Task prompt
When a line below contains the word "element", copy that line.

Stored data entries
`src/rtl/vps_pkg.sv`:
```
// ----------------------------------------------------------------------------
// vps_pkg
// Beat types, control groups and fixed field constants of the vector pair
// similarity block.
// ----------------------------------------------------------------------------
package vps_pkg;

    // fixed field widths of the channel beats
    localparam int ELEM_FIELD_W  = 16;
    localparam int DOT_FIELD_W   = 40;
    localparam int ROOT_FIELD_W  = 20;
    localparam int COS_FIELD_W   = 16;

    // cosine in q1.15 and its clip limits
    localparam int COS_FRAC_BITS = 15;
    localparam logic [COS_FIELD_W:0] COS_POS_MAX = 17'd32767;
    localparam logic [COS_FIELD_W:0] COS_NEG_MAX = 17'd32768;
    localparam logic [COS_FIELD_W:0] COS_SAT     = 17'd65536;

    // input beat
    typedef struct packed {
        logic signed [ELEM_FIELD_W-1:0] a_elem;
        logic signed [ELEM_FIELD_W-1:0] b_elem;
        logic                           last;
    } vps_in_t;

    // result beat
    typedef struct packed {
        logic signed [DOT_FIELD_W-1:0]  dot_product;
        logic        [ROOT_FIELD_W-1:0] distance;
        logic        [ROOT_FIELD_W-1:0] length_a;
        logic        [ROOT_FIELD_W-1:0] length_b;
        logic signed [COS_FIELD_W-1:0]  cosine;
        logic                           overflow;
    } vps_out_t;

    // accumulator control
    typedef struct packed {
        logic start;
        logic clear;
    } vps_mac_ctl_t;

    // finishing sequencer control
    typedef struct packed {
        logic start;
        logic ack;
    } vps_post_ctl_t;

endpackage

```
`src/rtl/vector_pair_similarity.sv`:
```
// A new pair is accepted only once the previous one is through the 4-step pass of the shared
// multiplier plus its product register; a pair past MAX_LEN skips that pass and is dropped.
// The last pair then runs the shift-add product, four root passes of SQ_W steps each and the
// bit-serial divide, where SQ_W = 2*ELEM_BITS - 1 + clog2(MAX_LEN).
// The result then waits in an output register.
// Reset is synchronous, active low: the accumulator sums, the pair count and the handshake state clear.
// ----------------------------------------------------------------------------
// vector_pair_similarity
// Streams element pairs, accumulates dot product and square sums, and on the
// last pair returns lengths, distance and q1.15 cosine.
// ----------------------------------------------------------------------------
module vector_pair_similarity #(
    parameter int MAX_LEN   = 256,
    parameter int ELEM_BITS = 16
) (
    input  logic              aclk,
    input  logic              aresetn,
    input  logic              s_valid,
    output logic              s_ready,
    input  vps_pkg::vps_in_t  s_data,
    output logic              m_valid,
    input  logic              m_ready,
    output vps_pkg::vps_out_t m_data
);

    localparam int LEN_W = $clog2(MAX_LEN);
    localparam int DOT_W = 2 * ELEM_BITS + LEN_W;
    localparam int SQ_W  = 2 * ELEM_BITS - 1 + LEN_W;
    localparam int DSQ_W = 2 * ELEM_BITS + 1 + LEN_W;
    localparam int FLD_X = (ELEM_BITS > vps_pkg::ELEM_FIELD_W) ? ELEM_BITS
                                                                : vps_pkg::ELEM_FIELD_W;
    localparam int DOT_X = (DOT_W > vps_pkg::DOT_FIELD_W) ? DOT_W : vps_pkg::DOT_FIELD_W;
    localparam int RT_X  = (SQ_W > vps_pkg::ROOT_FIELD_W) ? SQ_W : vps_pkg::ROOT_FIELD_W;

    typedef enum logic [2:0] {
        T_IDLE = 3'b001,
        T_ACC  = 3'b010,
        T_POST = 3'b100
    } top_state_t;

    top_state_t state_reg, state_next;

    logic              last_reg;
    logic              m_valid_reg;
    vps_pkg::vps_out_t m_data_reg;

    logic                    accept;
    logic                    load_out;
    logic [FLD_X-1:0]        a_x;
    logic [FLD_X-1:0]        b_x;
    logic signed [ELEM_BITS-1:0] a_in;
    logic signed [ELEM_BITS-1:0] b_in;

    vps_pkg::vps_mac_ctl_t   mac_ctl;
    vps_pkg::vps_post_ctl_t  post_ctl;
    logic                    mac_done;
    logic signed [DOT_W-1:0] dot;
    logic [SQ_W-1:0]         sum_a;
    logic [SQ_W-1:0]         sum_b;
    logic [DSQ_W-1:0]        sum_d;
    logic                    too_long;
    logic                    post_done;
    logic [SQ_W-1:0]         dist_root;
    logic [SQ_W-1:0]         len_a;
    logic [SQ_W-1:0]         len_b;
    logic signed [vps_pkg::COS_FIELD_W-1:0] cosine;

    logic signed [DOT_X-1:0] dot_x;
    logic [RT_X-1:0]         dist_x;
    logic [RT_X-1:0]         len_a_x;
    logic [RT_X-1:0]         len_b_x;

    // element sign taken from the low ELEM_BITS bits of each field
    assign a_x  = FLD_X'($unsigned(s_data.a_elem));
    assign b_x  = FLD_X'($unsigned(s_data.b_elem));
    assign a_in = signed'(a_x[ELEM_BITS-1:0]);
    assign b_in = signed'(b_x[ELEM_BITS-1:0]);

    assign s_ready  = (state_reg == T_IDLE);
    assign accept   = s_valid && s_ready;
    assign load_out = (state_reg == T_POST) && post_done && (!m_valid_reg || m_ready);

    assign mac_ctl.start  = accept;
    assign mac_ctl.clear  = load_out;
    assign post_ctl.start = (state_reg == T_ACC) && mac_done && last_reg;
    assign post_ctl.ack   = load_out;

    vps_mac #(
        .MAX_LEN   (MAX_LEN),
        .ELEM_BITS (ELEM_BITS),
        .DOT_W     (DOT_W),
        .SQ_W      (SQ_W),
        .DSQ_W     (DSQ_W)
    ) u_mac (
        .aclk     (aclk),
        .aresetn  (aresetn),
        .ctl      (mac_ctl),
        .a_in     (a_in),
        .b_in     (b_in),
        .done     (mac_done),
        .dot      (dot),
        .sum_a    (sum_a),
        .sum_b    (sum_b),
        .sum_d    (sum_d),
        .too_long (too_long)
    );

    vps_post #(
        .DOT_W (DOT_W),
        .SQ_W  (SQ_W),
        .DSQ_W (DSQ_W)
    ) u_post (
        .aclk      (aclk),
        .aresetn   (aresetn),
        .ctl       (post_ctl),
        .dot       (dot),
        .sum_a     (sum_a),
        .sum_b     (sum_b),
        .sum_d     (sum_d),
        .done      (post_done),
        .dist_root (dist_root),
        .len_a     (len_a),
        .len_b     (len_b),
        .cosine    (cosine)
    );

    // next state
    always_comb begin
        state_next = state_reg;
        unique case (state_reg)
            T_IDLE: if (accept) state_next = T_ACC;
            T_ACC: begin
                if (mac_done) state_next = last_reg ? T_POST : T_IDLE;
            end
            T_POST: if (load_out) state_next = T_IDLE;
            default: state_next = T_IDLE;
        endcase
    end

    // control registers
    always_ff @(posedge aclk) begin
        if (!aresetn) begin
            state_reg   <= T_IDLE;
            m_valid_reg <= 1'b0;
        end else begin
            state_reg <= state_next;
            if (load_out) begin
                m_valid_reg <= 1'b1;
            end else if (m_ready) begin
                m_valid_reg <= 1'b0;
            end
        end
    end

    // result fields fitted to the beat widths
    assign dot_x   = DOT_X'(dot);
    assign dist_x  = RT_X'(dist_root);
    assign len_a_x = RT_X'(len_a);
    assign len_b_x = RT_X'(len_b);

    // beat capture
    always_ff @(posedge aclk) begin
        if (accept) begin
            last_reg <= s_data.last;
        end
        if (load_out) begin
            m_data_reg.dot_product <= signed'(dot_x[vps_pkg::DOT_FIELD_W-1:0]);
            m_data_reg.distance    <= dist_x[vps_pkg::ROOT_FIELD_W-1:0];
            m_data_reg.length_a    <= len_a_x[vps_pkg::ROOT_FIELD_W-1:0];
            m_data_reg.length_b    <= len_b_x[vps_pkg::ROOT_FIELD_W-1:0];
            m_data_reg.cosine      <= cosine;
            m_data_reg.overflow    <= too_long;
        end
    end

    assign m_valid = m_valid_reg;
    assign m_data  = m_data_reg;

endmodule

```
`src/rtl/vps_mac.sv`:
```
// ----------------------------------------------------------------------------
// vps_mac
// Pair accumulator: one shared signed multiplier computes a*b, a*a, b*b and
// (a-b)^2 in turn, each product registered and then added to its sum.
// ----------------------------------------------------------------------------
module vps_mac #(
    parameter int MAX_LEN   = 256,
    parameter int ELEM_BITS = 16,
    parameter int DOT_W     = 40,
    parameter int SQ_W      = 39,
    parameter int DSQ_W     = 41
) (
    input  logic                    aclk,
    input  logic                    aresetn,
    input  vps_pkg::vps_mac_ctl_t   ctl,
    input  logic signed [ELEM_BITS-1:0] a_in,
    input  logic signed [ELEM_BITS-1:0] b_in,
    output logic                    done,
    output logic signed [DOT_W-1:0] dot,
    output logic [SQ_W-1:0]         sum_a,
    output logic [SQ_W-1:0]         sum_b,
    output logic [DSQ_W-1:0]        sum_d,
    output logic                    too_long
);

    localparam int CNT_W = $clog2(MAX_LEN + 1);
    localparam int OP_W  = ELEM_BITS + 1;
    localparam int PR_W  = 2 * OP_W;

    // multiplier steps
    localparam logic [2:0] ST_AB    = 3'd0;
    localparam logic [2:0] ST_AA    = 3'd1;
    localparam logic [2:0] ST_BB    = 3'd2;
    localparam logic [2:0] ST_DD    = 3'd3;
    localparam logic [2:0] ST_FLUSH = 3'd4;

    logic                    busy_reg;
    logic [2:0]              step_reg;
    logic                    done_reg;
    logic [CNT_W-1:0]        count_reg;
    logic                    too_long_reg;
    logic signed [DOT_W-1:0] dot_reg;
    logic [SQ_W-1:0]         sum_a_reg;
    logic [SQ_W-1:0]         sum_b_reg;
    logic [DSQ_W-1:0]        sum_d_reg;

    logic signed [ELEM_BITS-1:0] a_reg;
    logic signed [ELEM_BITS-1:0] b_reg;
    logic signed [OP_W-1:0]      diff;
    logic signed [OP_W-1:0]      mul_x;
    logic signed [OP_W-1:0]      mul_y;
    logic signed [PR_W-1:0]      prod_reg;
    logic                        room;

    assign room = count_reg < CNT_W'(MAX_LEN);
    assign diff = OP_W'(a_reg) - OP_W'(b_reg);

    // operand select for the shared multiplier
    always_comb begin
        unique case (step_reg)
            ST_AB: begin
                mul_x = OP_W'(a_reg);
                mul_y = OP_W'(b_reg);
            end
            ST_AA: begin
                mul_x = OP_W'(a_reg);
                mul_y = OP_W'(a_reg);
            end
            ST_BB: begin
                mul_x = OP_W'(b_reg);
                mul_y = OP_W'(b_reg);
            end
            default: begin
                mul_x = diff;
                mul_y = diff;
            end
        endcase
    end

    // sequencing and sums, cleared by reset and after each result
    always_ff @(posedge aclk) begin
        if (!aresetn || ctl.clear) begin
            busy_reg     <= 1'b0;
            step_reg     <= ST_AB;
            done_reg     <= 1'b0;
            count_reg    <= '0;
            too_long_reg <= 1'b0;
            dot_reg      <= '0;
            sum_a_reg    <= '0;
            sum_b_reg    <= '0;
            sum_d_reg    <= '0;
        end else begin
            done_reg <= 1'b0;
            if (ctl.start) begin
                if (room) begin
                    busy_reg <= 1'b1;
                    step_reg <= ST_AB;
                end else begin
                    // pair past the limit is dropped
                    too_long_reg <= 1'b1;
                    done_reg     <= 1'b1;
                end
            end else if (busy_reg) begin
                step_reg <= step_reg + 1'b1;
                case (step_reg)
                    ST_AA:    dot_reg   <= dot_reg + DOT_W'(prod_reg);
                    ST_BB:    sum_a_reg <= sum_a_reg + SQ_W'(prod_reg);
                    ST_DD:    sum_b_reg <= sum_b_reg + SQ_W'(prod_reg);
                    ST_FLUSH: begin
                        sum_d_reg <= sum_d_reg + DSQ_W'(prod_reg);
                        count_reg <= count_reg + 1'b1;
                        busy_reg  <= 1'b0;
                        done_reg  <= 1'b1;
                    end
                    default: ;
                endcase
            end
        end
    end

    // operand capture and product register
    always_ff @(posedge aclk) begin
        if (ctl.start) begin
            a_reg <= a_in;
            b_reg <= b_in;
        end
        if (busy_reg) begin
            prod_reg <= mul_x * mul_y;
        end
    end

    assign done     = done_reg;
    assign dot      = dot_reg;
    assign sum_a    = sum_a_reg;
    assign sum_b    = sum_b_reg;
    assign sum_d    = sum_d_reg;
    assign too_long = too_long_reg;

endmodule

```
`src/rtl/vps_isqrt.sv`:
```
// ----------------------------------------------------------------------------
// vps_isqrt
// Floor square root, restoring digit method, two radicand bits per cycle.
// ----------------------------------------------------------------------------
module vps_isqrt #(
    parameter int RT_W  = 39,
    parameter int RAD_W = 78
) (
    input  logic             aclk,
    input  logic             aresetn,
    input  logic             start,
    input  logic [RAD_W-1:0] radicand,
    output logic             done,
    output logic [RT_W-1:0]  root
);

    localparam int CNT_W = $clog2(RT_W + 1);
    localparam int RM_W  = RT_W + 3;

    logic             busy_reg;
    logic             done_reg;
    logic [CNT_W-1:0] cnt_reg;
    logic [RAD_W-1:0] rad_reg;
    logic [RM_W-1:0]  rem_reg;
    logic [RT_W-1:0]  root_reg;

    logic [RM_W-1:0]  rem_sh;
    logic [RM_W-1:0]  trial;
    logic             fits;

    // one digit step
    assign rem_sh = {rem_reg[RM_W-3:0], rad_reg[RAD_W-1 -: 2]};
    assign trial  = RM_W'({root_reg, 2'b01});
    assign fits   = rem_sh >= trial;

    // step control
    always_ff @(posedge aclk) begin
        if (!aresetn) begin
            busy_reg <= 1'b0;
            done_reg <= 1'b0;
        end else begin
            done_reg <= 1'b0;
            if (start) begin
                busy_reg <= 1'b1;
            end else if (busy_reg && cnt_reg == CNT_W'(1)) begin
                busy_reg <= 1'b0;
                done_reg <= 1'b1;
            end
        end
    end

    // datapath
    always_ff @(posedge aclk) begin
        if (start) begin
            rad_reg  <= radicand;
            rem_reg  <= '0;
            root_reg <= '0;
            cnt_reg  <= CNT_W'(RT_W);
        end else if (busy_reg) begin
            rad_reg  <= rad_reg << 2;
            rem_reg  <= fits ? rem_sh - trial : rem_sh;
            root_reg <= {root_reg[RT_W-2:0], fits};
            cnt_reg  <= cnt_reg - 1'b1;
        end
    end

    assign done = done_reg;
    assign root = root_reg;

endmodule

```
`src/rtl/vps_post.sv`:
```
// ----------------------------------------------------------------------------
// vps_post
// Finishing sequencer: shift-add product of the two square sums, four roots
// on one shared root unit, then a bit-serial q1.15 cosine division.
// ----------------------------------------------------------------------------
module vps_post #(
    parameter int DOT_W = 40,
    parameter int SQ_W  = 39,
    parameter int DSQ_W = 41
) (
    input  logic                    aclk,
    input  logic                    aresetn,
    input  vps_pkg::vps_post_ctl_t  ctl,
    input  logic signed [DOT_W-1:0] dot,
    input  logic [SQ_W-1:0]         sum_a,
    input  logic [SQ_W-1:0]         sum_b,
    input  logic [DSQ_W-1:0]        sum_d,
    output logic                    done,
    output logic [SQ_W-1:0]         dist_root,
    output logic [SQ_W-1:0]         len_a,
    output logic [SQ_W-1:0]         len_b,
    output logic signed [vps_pkg::COS_FIELD_W-1:0] cosine
);

    localparam int PRD_W      = 2 * SQ_W;
    localparam int MUL_CNT_W  = $clog2(SQ_W + 1);
    localparam int DV_W       = ((DOT_W > SQ_W) ? DOT_W : SQ_W) + 2;
    localparam int Q_W        = vps_pkg::COS_FIELD_W + 1;
    localparam int FRAC_CNT_W = $clog2(vps_pkg::COS_FRAC_BITS + 1);

    // root unit operand select
    localparam logic [1:0] RS_DEN   = 2'd0;
    localparam logic [1:0] RS_DIST  = 2'd1;
    localparam logic [1:0] RS_LEN_A = 2'd2;
    localparam logic [1:0] RS_LEN_B = 2'd3;

    typedef enum logic [6:0] {
        P_IDLE   = 7'b0000001,
        P_MUL    = 7'b0000010,
        P_RSTART = 7'b0000100,
        P_RWAIT  = 7'b0001000,
        P_DIV0   = 7'b0010000,
        P_DIV    = 7'b0100000,
        P_DONE   = 7'b1000000
    } post_state_t;

    post_state_t state_reg, state_next;

    logic [PRD_W-1:0]      mcand_reg;
    logic [SQ_W-1:0]       mplier_reg;
    logic [PRD_W-1:0]      prod_reg;
    logic [MUL_CNT_W-1:0]  mul_cnt_reg;
    logic [1:0]            root_sel_reg;
    logic [SQ_W-1:0]       den_reg;
    logic [SQ_W-1:0]       dist_reg;
    logic [SQ_W-1:0]       len_a_reg;
    logic [SQ_W-1:0]       len_b_reg;
    logic [DV_W-1:0]       rem_reg;
    logic [Q_W-1:0]        q_reg;
    logic [FRAC_CNT_W-1:0] frac_cnt_reg;
    logic                  neg_reg;

    logic [PRD_W-1:0]      radicand;
    logic                  root_start;
    logic                  root_done;
    logic [SQ_W-1:0]       root;

    logic signed [DV_W-1:0] dot_x;
    logic [DV_W-1:0]       mag;
    logic [DV_W-1:0]       den_x;
    logic [DV_W-1:0]       twice;
    logic                  fbit;
    logic                  zero_vec;
    logic                  over;
    logic [Q_W-1:0]        q_clip;
    logic [Q_W-1:0]        cos_q;

    // shared root unit
    vps_isqrt #(
        .RT_W  (SQ_W),
        .RAD_W (PRD_W)
    ) u_isqrt (
        .aclk     (aclk),
        .aresetn  (aresetn),
        .start    (root_start),
        .radicand (radicand),
        .done     (root_done),
        .root     (root)
    );

    assign root_start = (state_reg == P_RSTART);

    always_comb begin
        unique case (root_sel_reg)
            RS_DEN:   radicand = prod_reg;
            RS_DIST:  radicand = PRD_W'(sum_d);
            RS_LEN_A: radicand = PRD_W'(sum_a);
            default:  radicand = PRD_W'(sum_b);
        endcase
    end

    // divider operands
    assign dot_x    = DV_W'(dot);
    assign mag      = dot_x[DV_W-1] ? -dot_x : dot_x;
    assign den_x    = DV_W'(den_reg);
    assign twice    = {rem_reg[DV_W-2:0], 1'b0};
    assign fbit     = twice >= den_x;
    assign zero_vec = (sum_a == '0) || (sum_b == '0);
    assign over     = mag >= (den_x << 1);

    // next state
    always_comb begin
        state_next = state_reg;
        unique case (state_reg)
            P_IDLE:   if (ctl.start) state_next = P_MUL;
            P_MUL:    if (mul_cnt_reg == MUL_CNT_W'(1)) state_next = P_RSTART;
            P_RSTART: state_next = P_RWAIT;
            P_RWAIT: begin
                if (root_done) begin
                    state_next = (root_sel_reg == RS_LEN_B) ? P_DIV0 : P_RSTART;
                end
            end
            P_DIV0:   state_next = (zero_vec || over) ? P_DONE : P_DIV;
            P_DIV:    if (frac_cnt_reg == FRAC_CNT_W'(1)) state_next = P_DONE;
            P_DONE:   if (ctl.ack) state_next = P_IDLE;
            default:  state_next = P_IDLE;
        endcase
    end

    always_ff @(posedge aclk) begin
        if (!aresetn) begin
            state_reg <= P_IDLE;
        end else begin
            state_reg <= state_next;
        end
    end

    // datapath
    always_ff @(posedge aclk) begin
        unique case (state_reg)
            P_IDLE: begin
                if (ctl.start) begin
                    mcand_reg    <= PRD_W'(sum_a);
                    mplier_reg   <= sum_b;
                    prod_reg     <= '0;
                    mul_cnt_reg  <= MUL_CNT_W'(SQ_W);
                    root_sel_reg <= RS_DEN;
                end
            end
            P_MUL: begin
                // shift-add product sa*sb, one bit per cycle
                if (mplier_reg[0]) prod_reg <= prod_reg + mcand_reg;
                mcand_reg   <= mcand_reg << 1;
                mplier_reg  <= mplier_reg >> 1;
                mul_cnt_reg <= mul_cnt_reg - 1'b1;
            end
            P_RWAIT: begin
                if (root_done) begin
                    unique case (root_sel_reg)
                        RS_DEN:   den_reg   <= root;
                        RS_DIST:  dist_reg  <= root;
                        RS_LEN_A: len_a_reg <= root;
                        default:  len_b_reg <= root;
                    endcase
                    root_sel_reg <= root_sel_reg + 1'b1;
                end
            end
            P_DIV0: begin
                neg_reg      <= dot_x[DV_W-1];
                frac_cnt_reg <= FRAC_CNT_W'(vps_pkg::COS_FRAC_BITS);
                if (zero_vec) begin
                    q_reg <= '0;
                end else if (over) begin
                    q_reg <= vps_pkg::COS_SAT;
                end else if (mag >= den_x) begin
                    q_reg   <= Q_W'(1);
                    rem_reg <= mag - den_x;
                end else begin
                    q_reg   <= '0;
                    rem_reg <= mag;
                end
            end
            P_DIV: begin
                // one fraction bit per cycle
                rem_reg      <= fbit ? twice - den_x : twice;
                q_reg        <= {q_reg[Q_W-2:0], fbit};
                frac_cnt_reg <= frac_cnt_reg - 1'b1;
            end
            default: ;
        endcase
    end

    // clip and sign the quotient
    always_comb begin
        if (neg_reg) begin
            q_clip = (q_reg > vps_pkg::COS_NEG_MAX) ? vps_pkg::COS_NEG_MAX : q_reg;
            cos_q  = -q_clip;
        end else begin
            q_clip = (q_reg > vps_pkg::COS_POS_MAX) ? vps_pkg::COS_POS_MAX : q_reg;
            cos_q  = q_clip;
        end
    end

    assign cosine    = signed'(cos_q[vps_pkg::COS_FIELD_W-1:0]);
    assign done      = (state_reg == P_DONE);
    assign dist_root = dist_reg;
    assign len_a     = len_a_reg;
    assign len_b     = len_b_reg;

endmodule

```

Result for this exercise
// Streams element pairs, accumulates dot product and square sums, and on the
    // element sign taken from the low ELEM_BITS bits of each field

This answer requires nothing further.